Como reconhecimento e em sinal de minha profunda gratidão, quero citar alguns amigos, entre vários outros, que se excederam em bondade, nessa hora tão difícil. O saudoso deputado Humberto Reis da Silveira, meu amigo, na legítima e pura acepção da palavra, me visitava todo dia, tanto no hospital como em minha casa. Às vezes, para não me cansar, sequer falava comigo, mas perguntava à minha mulher, pessoalmente, e não por telefone, como é que eu estava. O Reginaldo Ferreira da Costa veio passar várias semanas conosco, para ajudar a minha mulher a cuidar de mim, tanto na administração de medicamentos e compressas, como na vigília durante os dez dias em que fiquei internado.

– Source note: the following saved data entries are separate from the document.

===== config.mk =====
export PLATFORM = sky130hd
export DESIGN_NAME = rbad_front_flat
export DESIGN_NICKNAME = d
export VERILOG_FILES = /design/src/design/rbad_pkg.sv /design/src/design/rbad_pix_if.sv /design/src/design/rbad_front.sv /design/src/flat_wrapper.sv
export SDC_FILE = /design/constraint.sdc
export NUM_CORES = 1
export LEC_CHECK = 0
export BUFFER_PORTS_ARGS = -buffer_cell sky130_fd_sc_hd__buf_2
export CORE_MARGIN = 1.5
export CORE_UTILIZATION = 46
export DETAILED_ROUTE_END_ITERATION = 16
export PLACE_DENSITY = 0.87
export SYNTH_ARGS = -nofsm -noshare
export SYNTH_HDL_FRONTEND = slang
export SYNTH_SLANG_ARGS = --single-unit

===== constraint.sdc =====
create_clock -name i_clk -period 8.2 [get_ports i_clk]
set_input_delay 1.64 -clock i_clk [delete_from_list [all_inputs] [get_ports i_clk]]
set_output_delay 1.64 -clock i_clk [all_outputs]
set_load 0.01 [all_outputs]

===== src/design/rbad_pkg.sv =====
// Package with the shared types and constants of the RGB565 block average downscaler.
`default_nettype none

package rbad_pkg;

    localparam int PIX_W     = 16;
    localparam int R_LSB     = 11;
    localparam int R_W       = 5;
    localparam int G_LSB     = 5;
    localparam int G_W       = 6;
    localparam int B_W       = 5;
    localparam int AVG_SHIFT = 6;
    localparam int REG_W     = 6;
    localparam int APB_W     = 32;
    localparam int ADDR_W    = 3;

    localparam logic [R_W-1:0]   R_MAX      = 5'h1F;
    localparam logic [G_W-1:0]   G_MAX      = 6'h3F;
    localparam logic [B_W-1:0]   B_MAX      = 5'h1F;
    localparam logic [REG_W-1:0] SIZE_RESET = 6'd28;

    // Widths that hold a block index or a block count at the largest supported size.
    localparam int CMD_IDX_W = 8;
    localparam int CMD_CNT_W = 9;

    typedef enum logic [0:0] {
        REG_WIDTH  = 1'b0,
        REG_HEIGHT = 1'b1
    } t_reg_idx;

    typedef struct packed {
        logic [PIX_W-1:0]     pixel;
        logic [CMD_IDX_W-1:0] blk;
        logic [CMD_CNT_W-1:0] w;
        logic                 band_end;
        logic                 frame_end;
    } t_cmd;

    typedef struct packed {
        logic valid;
        t_cmd cmd;
    } t_push;

    typedef struct packed {
        logic full;
        logic valid;
        t_cmd head;
    } t_q_stat;

endpackage

`default_nettype wire


===== src/design/rbad_pix_if.sv =====
// Interface for the input pixel channel.
`default_nettype none

interface rbad_pix_if;
    logic                      valid;
    logic                      ready;
    logic [rbad_pkg::PIX_W-1:0] pixel;

    modport source (output valid, output pixel, input ready);
    modport sink   (input valid, input pixel, output ready);
endinterface

`default_nettype wire


===== src/design/rbad_front.sv =====
// Front end: accepts pixels, tracks column, row and band position, and queues commands.
`default_nettype none

module rbad_front #(
    parameter int MAX_BLOCKS = 32,
    parameter int BLOCK_SIZE = 8
) (
    input  wire logic                        i_clk,
    input  wire logic                        i_rst_n,
    rbad_pix_if.sink                         i_pix,
    input  wire logic [rbad_pkg::REG_W-1:0]  i_width_blocks,
    input  wire logic [rbad_pkg::REG_W-1:0]  i_height_blocks,
    input  wire rbad_pkg::t_q_stat           i_q_stat,
    output rbad_pkg::t_push                  o_push
);
    localparam int IDX_W = (MAX_BLOCKS > 1) ? $clog2(MAX_BLOCKS) : 1;
    localparam int W_W   = $clog2(MAX_BLOCKS + 1);
    localparam int PC_W  = $clog2(BLOCK_SIZE);
    localparam int CW    = rbad_pkg::CMD_CNT_W;

    logic [IDX_W-1:0] r_blk, n_blk;
    logic [PC_W-1:0]  r_pix, n_pix;
    logic [PC_W-1:0]  r_row, n_row;
    logic [W_W-1:0]   r_band, n_band;

    logic [CW-1:0] wr, hr, w_cl, h_cl, blk_ext, band_inc;
    logic          last_pix, row_end, last_row, band_end, frame_end, accept;

    // Size registers: zero acts as one, anything above the block limit acts as the limit.
    always_comb begin
        wr = CW'(i_width_blocks);
        hr = CW'(i_height_blocks);
        if (wr == '0) begin
            w_cl = CW'(1);
        end else if (wr > CW'(MAX_BLOCKS)) begin
            w_cl = CW'(MAX_BLOCKS);
        end else begin
            w_cl = wr;
        end
        if (hr == '0) begin
            h_cl = CW'(1);
        end else if (hr > CW'(MAX_BLOCKS)) begin
            h_cl = CW'(MAX_BLOCKS);
        end else begin
            h_cl = hr;
        end
    end

    assign accept    = i_pix.valid && i_pix.ready;
    assign blk_ext   = CW'(r_blk);
    assign last_pix  = (r_pix == PC_W'(BLOCK_SIZE - 1));
    // The row ends once the column position reaches or passes the row length.
    assign row_end   = (blk_ext >= w_cl) || (last_pix && ((blk_ext + CW'(1)) >= w_cl));
    assign last_row  = (r_row == PC_W'(BLOCK_SIZE - 1));
    assign band_end  = row_end && last_row;
    assign band_inc  = CW'(r_band) + CW'(1);
    assign frame_end = band_end && (band_inc >= h_cl);

    always_comb begin
        n_blk  = r_blk;
        n_pix  = r_pix;
        n_row  = r_row;
        n_band = r_band;
        if (accept) begin
            if (row_end) begin
                n_blk = '0;
                n_pix = '0;
                n_row = last_row ? '0 : r_row + PC_W'(1);
                if (band_end) begin
                    n_band = frame_end ? '0 : W_W'(band_inc);
                end
            end else if (last_pix) begin
                n_pix = '0;
                n_blk = r_blk + IDX_W'(1);
            end else begin
                n_pix = r_pix + PC_W'(1);
            end
        end
    end

    always_ff @(posedge i_clk) begin
        if (!i_rst_n) begin
            r_blk  <= '0;
            r_pix  <= '0;
            r_row  <= '0;
            r_band <= '0;
        end else begin
            r_blk  <= n_blk;
            r_pix  <= n_pix;
            r_row  <= n_row;
            r_band <= n_band;
        end
    end

    assign i_pix.ready = !i_q_stat.full;

    always_comb begin
        o_push.valid         = accept;
        o_push.cmd.pixel     = i_pix.pixel;
        o_push.cmd.blk       = rbad_pkg::CMD_IDX_W'(r_blk);
        o_push.cmd.w         = w_cl;
        o_push.cmd.band_end  = band_end;
        o_push.cmd.frame_end = frame_end;
    end
endmodule

`default_nettype wire


===== src/flat_wrapper.sv =====
// flat-port wrapper written by rule: the top's interface ports become plain ports
module rbad_front_flat 
#(
    parameter int MAX_BLOCKS = 32,
    parameter int BLOCK_SIZE = 8
)
  (i_clk, i_rst_n, i_width_blocks, i_height_blocks, i_q_stat, o_push, i_pix_valid, i_pix_pixel, i_pix_ready);
  rbad_pix_if i_pix_i ();
  input  wire logic i_clk;
  input  wire logic i_rst_n;
  input  wire logic [rbad_pkg::REG_W-1:0] i_width_blocks;
  input  wire logic [rbad_pkg::REG_W-1:0] i_height_blocks;
  input  wire rbad_pkg::t_q_stat i_q_stat;
  output rbad_pkg::t_push o_push;
  input wire logic [$bits(i_pix_i.valid)-1:0] i_pix_valid;
  input wire logic [$bits(i_pix_i.pixel)-1:0] i_pix_pixel;
  output wire logic [$bits(i_pix_i.ready)-1:0] i_pix_ready;
  assign i_pix_i.valid = i_pix_valid;
  assign i_pix_i.pixel = i_pix_pixel;
  assign i_pix_ready = i_pix_i.ready;
  rbad_front #(.MAX_BLOCKS(MAX_BLOCKS), .BLOCK_SIZE(BLOCK_SIZE)) u_core (.i_clk(i_clk), .i_rst_n(i_rst_n), .i_pix(i_pix_i), .i_width_blocks(i_width_blocks), .i_height_blocks(i_height_blocks), .i_q_stat(i_q_stat), .o_push(o_push));
endmodule

; Word level (Yosys, flattened, before mapping)
; Index checks and enable logic that the tools add are counted.
[word_totals]
reg_bits = 17
out_inout_bits = 37
word_cells = 38
[op_classes]
add_sub_neg = 5
order_cmp = 5
eq_ne = 2
muxes = 10
reduce_logical = 12
[op_table]
columns = op, n
row1 = $ge 9x9->1, 2
row2 = $mux 6, 3
row3 = $mux 9, 2
row4 = $gt 6x6->1 const B, 2
row5 = $logic_not 6->1, 2
row6 = $mux 5, 2
row7 = $ge 5x9->1, 1
row8 = $mux 3, 3
row9 = $add 6x1->7 const B, 1
row10 = $add 3x1->3 const B, 2
row11 = $add 5x1->6 const B, 1
row12 = $eq 3x3->1 const B, 2
row13 = $add 5x1->5 const B, 1
row14 = $logic_and 1x1->1, 4
row15 = $reduce_and 2->1, 2
row16 = $reduce_and 3->1, 1
row17 = $reduce_bool 2->1, 1
row18 = $logic_not 1->1, 1
row19 = $logic_or 1x1->1, 1

; Depth between registers and ports, before layout
; Gate-level depths: netlist of run 1.
[logic_depth]
word_depth = 9
depth_mapped = 11
depth_no_buf = 10

; Worst setup path after synthesis of run 1
; OpenSTA, ideal clock, no wires.
[synth_timing]
kind = input -> output
startpoint = input i_width_blocks[4] (netlist bit)
endpoint = output o_push[0] (netlist bit)
arrival_ns = 3.549
t_required_ns = 6.560
setup_slack_ns = 3.011
cell_stages = 11
cell_sequence = nor4_1 -> nor2_1 -> nor2_1 -> ha_1 -> nand2b_1 -> a21o_1 -> a21o_4 -> nor2_1 -> nor2b_1 -> nor2b_1 -> buf_4
[synth_rtl]
columns = element, line_no
row1 = start: declaration, flat_wrapper.sv:11  ; input wire logic [rbad_pkg::REG_W-1:0] i_width_blocks;
row2 = end: declaration, flat_wrapper.sv:14  ; output rbad_pkg::t_push o_push;

==> summary.txt, run 1 <==
==================================================================================================
Status                                                                                finished clean
Count of flip-flops with a built-in enable after synthesis                                       0
Hpwl dp                                                                                    2359 um
Data required time at the worst endpoint                                                   6.56 ns
Fraction of final layout cells sized beyond drive strength 1                                0.1860
HP Start                                                                              u_core.r_row[2]
Routed via count divided by cell count                                                       5.138
Biggest area contributors in the synthesized netlist                                  dfxtp_1 21%, ha_1 18%, buf_4 12%, nand2_1 7.0%, nand3_1 3.7%
Post-synth top area share                                                                   0.2118
Overall via count from detail_route                                                           1341
Post-route core utilization                                                                 0.4961
Sum of negative setup slack                                                                   0 ns
Number of inserted diodes                                                                        0
Remaining antenna violation count                                                                0
Setup repair after global routing missed its margin                                          false
TritonCTS clock tree                                                                         built
Filler cells                                                                                   317
DRT iter0 DRCs                                                                                  69
Maximum clock frequency                                                                 0.1848 GHz
Cts bufs inserted                                                                                3
LEAKAGE                                                                                  0.8185 nW
Power spent charging and discharging nets                                             0.00004634 W
Synth Warn #                                                                                     0
Number of antenna violations at the first check in global routing                                0
Number of hold violations in the final report                                                    0
Post-synthesis instance area                                                             1607 um^2
Maxcap violations                                                                                0
Global placement routability congestion                                                     0.8084
Power Internal                                                                         0.0001139 W
GRT Resource Usage Total                                                                    0.1608
Worst-skew pair later-pin latency                                                          0.30 ns
Area added between synthesis and finish                                                     3.038%
Startpoint Class                                                                         input pin
Proportion of synthesized flip-flops having asynchronous set or reset                            0
Max H-tree Level                                                                                 1
Post-route cell area                                                                     1655 um^2
Floorplan Core Area                                                                      3337 um^2
Total overflow reported by the global router                                                     0
Power density cells                                                                   96.81 nW/um^2
Setup WS post-layout                                                                      2.787 ns
Wire length of the first global-routing pass                                               4836 um
Max-slew violation total from the final report                                                   0
Maximum fanout along the worst path                                                              5
CTS Hold Bufs                                                                                    0
Worst setup slack for register-to-register paths                                           5.51 ns
Die extent in x                                                                           62.10 um
Io pins                                                                                        105
Setup repair bufs after CTS                                                                      0
Clock transition time at the flip-flop clock pins of the worst setup and hold paths        0.10 ns
Die Ht                                                                                    62.10 um
Number of resized instances in the post-cts repair step                                          0
Reg2Reg Depth                                                                                   10
Clock network power share                                                                    0.293
Detailed Routing Iterations Pass 1                                                               4
Site Rows                                                                                       21
Mean instance size in the synthesized netlist                                           7.837 um^2
WL final                                                                                   2786 um
Routed wire per std cell                                                                  10.67 um
Hold Path Sink                                                                        u_core.r_row[2]
Min-Delay Path Class                                                                  flop to flop
Area leader, netlist                                                                       dfxtp_1
Fraction of power consumed by combinational cells                                            0.185
Number of global-route vias before repair                                                     1192
Tmin final                                                                                5.413 ns
Count of port buffers added during placement                                                    30
Hold Path Stages                                                                                 2
Total Die Area                                                                           3856 um^2
Post-route fraction of the period consumed by the critical path                             0.6601
Starting Density                                                                            0.4814
Post-placement worst setup slack                                                          2.757 ns
Total DRC errors in the routed layout                                                            0
Share of synthesized area occupied by flip-flops and latches                                0.2118
CTS sink count                                                                                  17
Number of nets in the layout                                                                   307
Netlist cell types                                                                              43
Critical path class                                                                   input pin to output port
Clock root buffer                                                                         clkbuf_4
Crit path capture type                                                                 output port
Most frequently used cell type in the post-synthesis netlist                               nand2_1
Net switching share of the total power                                                      0.2891
Maximum root-to-sink buffer count                                                                2
Setup violations, final                                                                          0
Largest net degree at the start of global routing                                               18
Part of the total power dissipated in sequential elements                                    0.522
Most used flip-flop cell after synthesis                                                   dfxtp_1
Max rail drop VDD                                                                       0.04108 mV
Leading post-synthesis cells by instance count                                        30 x nand2_1, 26 x buf_4, 23 x ha_1
Arrival time at the worst endpoint                                                         3.77 ns
Post-synthesis register bit count                                                               17
Endpoint of the most critical register-to-register path                               u_core.r_band[3]
Number of standard cells after synthesis                                                       205
Max Clock Skew                                                                          0.01567 ns
Placed inst area                                                                         1625 um^2
R2R Path Start                                                                        u_core.r_blk[0]
==================================================================================================
-- flip-flops by register name, summed over array words and instances (netlist names) --
name           flops
u_core.r_band      6
u_core.r_blk       5
u_core.r_pix       3
u_core.r_row       3
-- placed cells by master, fill, tap and decap left out, types with 3 or more instances in the layout --
cell type and n:
a21oi_1 9, a22o_1 3, and2_1 3, buf_2 30, clkbuf_4 3, conb_1 6, dfxtp_1 17, ha_1 23
inv_1 12, nand2_1 30, nand2b_1 4, nand3_1 12, nor2_1 10, nor2b_1 6, o21ai_0 7, xnor2_1 3
xor2_1 3
-- critical path, stage by stage --
cell and delay, ns:
buf_2 0.11, nor4_1 0.25, nor2_1 0.06, nor2_1 0.20, ha_1 0.28, nand2b_1 0.15
a21o_1 0.20, a21o_4 0.22, nor2_1 0.25, nor2b_1 0.12, nor2b_1 0.14, buf_2 0.14
-- layout make-up --
class | instances | area [um^2] | area share
clock buffer | 3 | 22.52 | 0.01361
tap | 46 | 57.56 | 0.03477
sequential | 17 | 340.3 | 0.2056
clock inverter | 1 | 7.507 | 0.004535
multi-input combinational | 151 | 1028 | 0.6213
inverter | 13 | 48.80 | 0.02948
timing repair buffer | 30 | 150.1 | 0.09070
-- logic make-up after synthesis --
| kind of cell | Yosys count | synth area share |
|---|---|---|
| flip-flops | 17 | 0.2118 |
| AND/OR/NAND/NOR | 75 | 0.2368 |
| multiplexers | 2 | 0.01246 |
| XOR/XNOR | 6 | 0.03272 |
| buffers and inverters | 42 | 0.1597 |
| AO/OA/AOI/OAI | 39 | 0.1651 |
| adder cells (fa/ha/maj) | 23 | 0.1791 |
| other | 1 | 0.002334 |
-- how the worst max path moves through the flow --
stage                      startpoint         to  depth (start not counted)
floorplan           i_width_blocks[4]  o_push[0]                         11
global placement    i_width_blocks[4]  o_push[0]                         12
detailed placement  i_width_blocks[4]  o_push[0]                         12
CTS                 i_width_blocks[4]  o_push[0]                         12
global route        i_width_blocks[4]  o_push[0]                         12
finish              i_width_blocks[2]  o_push[0]                         12
-- per-layer routing --
| layer | vias up | global-route usage | share of wire |
|---|---|---|---|
| met4 | 0 | 0.06079 | 0.024 |
| met1 | 598 | 0.2208 | 0.46 |
| met3 | 6 | 0.008282 | 0.039 |
| met2 | 36 | 0.2649 | 0.48 |
| li1 | 701 | - | - |
| met5 | - | 0 | 0 |
-- power by group through the flow --
| stage | registers, W | clock network [W] | logic [W] |
|---|---|---|---|
| after floorplan | 0.0000854 | 0 | 0.0000309 |
| after global placement | 0.0000855 | 0 | 0.0000289 |
| after detailed placement | 0.0000855 | 0 | 0.0000298 |
| after CTS | 0.0000837 | 0.0000481 | 0.0000299 |
| after global routing | 0.0000838 | 0.0000532 | 0.0000339 |
| final | 0.0000837 | 0.0000469 | 0.0000297 |
-- through the flow --
step	hold WS, ns	cells	power, W
after floorplan	0.4385	210	0.0001163
after global placement	0.4471	257	0.0001144
after detailed placement	0.4562	257	0.0001153
after CTS	0.4716	261	0.0001616
after global routing	0.5054	261	0.0001709
final	0.4666	261	0.0001603
Power figures use the tool's default switching activity.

Essa demora se deveu ao fato de que rejeitei a comida hospitalar, e o médico disse que só me daria alta quando eu passasse a aceitar a alimentação.
 
Passei o carnaval de 2004 no hospital, em companhia do Reginaldo, grande admirador da beleza feminina, sobretudo das morenas e das mulatas. Ficava ele a assistir aos desfiles carnavalescos pela televisão, embevecido com os requebros e rebundolâncias faceiras das morenas em flor. Quando, já em minha casa, ele me colocava a compressa, eu via e sentia que ele fechava os olhos e silenciosamente orava. Não quero, nesta oportunidade, usar adjetivos, para qualificar os favores desses amigos; não há dinheiro que os pague e nem palavras que lhes dê a exata dimensão espiritual e sentimental. Vários outros amigos me visitaram e me deram a sua solidariedade. Entre eles, cito a professora Clea Rezende Neves de Melo, que já se preparava para vir me visitar, vinda de Brasília, pois correra o boato de eu fora desenganado pelos médicos. Aliás, chegou mesmo a circular o boato de que eu havia morrido, pois nessa época faleceu o juiz Vilela, daí ocorrendo a confusão. Ó, quão bom é ter bons amigos... Meus amigos, Deus lhes pague!